Stored records:
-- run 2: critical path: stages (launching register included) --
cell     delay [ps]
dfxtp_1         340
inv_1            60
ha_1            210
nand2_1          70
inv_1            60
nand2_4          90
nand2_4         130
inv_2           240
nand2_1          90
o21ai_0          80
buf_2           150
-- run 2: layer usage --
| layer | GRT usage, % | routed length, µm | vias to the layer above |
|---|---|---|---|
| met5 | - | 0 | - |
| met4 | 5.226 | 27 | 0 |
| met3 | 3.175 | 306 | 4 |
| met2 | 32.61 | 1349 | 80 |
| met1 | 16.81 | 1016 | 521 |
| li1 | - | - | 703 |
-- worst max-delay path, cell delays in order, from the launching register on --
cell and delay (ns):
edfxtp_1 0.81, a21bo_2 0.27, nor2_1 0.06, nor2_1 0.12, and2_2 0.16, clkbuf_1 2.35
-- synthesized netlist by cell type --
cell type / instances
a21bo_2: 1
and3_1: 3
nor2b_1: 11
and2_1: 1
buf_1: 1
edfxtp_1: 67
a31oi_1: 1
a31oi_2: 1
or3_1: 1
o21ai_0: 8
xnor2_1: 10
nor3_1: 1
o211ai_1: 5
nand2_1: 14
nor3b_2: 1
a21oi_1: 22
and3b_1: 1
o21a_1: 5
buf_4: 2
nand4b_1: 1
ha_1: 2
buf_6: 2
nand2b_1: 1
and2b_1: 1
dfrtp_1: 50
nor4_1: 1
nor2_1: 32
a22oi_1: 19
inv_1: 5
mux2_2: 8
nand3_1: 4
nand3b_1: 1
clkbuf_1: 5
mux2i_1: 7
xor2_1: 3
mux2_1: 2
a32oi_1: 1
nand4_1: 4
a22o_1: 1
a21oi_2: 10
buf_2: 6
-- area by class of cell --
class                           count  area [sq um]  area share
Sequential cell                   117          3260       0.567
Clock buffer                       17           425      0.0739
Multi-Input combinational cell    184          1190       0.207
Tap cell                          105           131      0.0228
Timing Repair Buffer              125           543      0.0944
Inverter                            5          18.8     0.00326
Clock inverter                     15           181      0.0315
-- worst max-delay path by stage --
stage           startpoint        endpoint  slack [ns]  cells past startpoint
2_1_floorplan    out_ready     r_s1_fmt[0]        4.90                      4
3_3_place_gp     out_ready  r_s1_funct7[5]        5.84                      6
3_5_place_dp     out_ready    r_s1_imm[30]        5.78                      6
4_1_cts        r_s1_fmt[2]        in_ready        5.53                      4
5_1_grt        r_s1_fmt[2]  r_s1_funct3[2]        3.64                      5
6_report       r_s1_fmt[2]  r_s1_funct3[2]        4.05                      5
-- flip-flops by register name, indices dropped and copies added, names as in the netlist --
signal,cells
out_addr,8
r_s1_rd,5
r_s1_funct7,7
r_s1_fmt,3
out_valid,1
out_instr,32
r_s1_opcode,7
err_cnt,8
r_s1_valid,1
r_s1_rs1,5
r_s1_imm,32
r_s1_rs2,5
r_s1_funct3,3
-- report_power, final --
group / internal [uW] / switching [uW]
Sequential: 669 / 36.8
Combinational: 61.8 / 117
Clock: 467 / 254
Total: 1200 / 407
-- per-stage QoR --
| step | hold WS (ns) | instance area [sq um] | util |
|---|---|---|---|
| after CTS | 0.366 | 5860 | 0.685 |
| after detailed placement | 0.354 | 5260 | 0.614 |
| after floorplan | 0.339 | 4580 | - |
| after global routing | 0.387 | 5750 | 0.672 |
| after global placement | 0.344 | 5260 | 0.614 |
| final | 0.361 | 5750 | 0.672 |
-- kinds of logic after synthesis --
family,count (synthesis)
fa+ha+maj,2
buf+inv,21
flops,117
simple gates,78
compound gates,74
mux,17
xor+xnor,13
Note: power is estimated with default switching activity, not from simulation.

Problem to solve
For the lines above, output exactly those from the line containing "out_instr,32" through the line containing "0.344 | 5260 | 0.614 |", and skip the others.

Task result
out_instr,32
r_s1_opcode,7
err_cnt,8
r_s1_valid,1
r_s1_rs1,5
r_s1_imm,32
r_s1_rs2,5
r_s1_funct3,3
-- report_power, final --
group / internal [uW] / switching [uW]
Sequential: 669 / 36.8
Combinational: 61.8 / 117
Clock: 467 / 254
Total: 1200 / 407
-- per-stage QoR --
| step | hold WS (ns) | instance area [sq um] | util |
|---|---|---|---|
| after CTS | 0.366 | 5860 | 0.685 |
| after detailed placement | 0.354 | 5260 | 0.614 |
| after floorplan | 0.339 | 4580 | - |
| after global routing | 0.387 | 5750 | 0.672 |
| after global placement | 0.344 | 5260 | 0.614 |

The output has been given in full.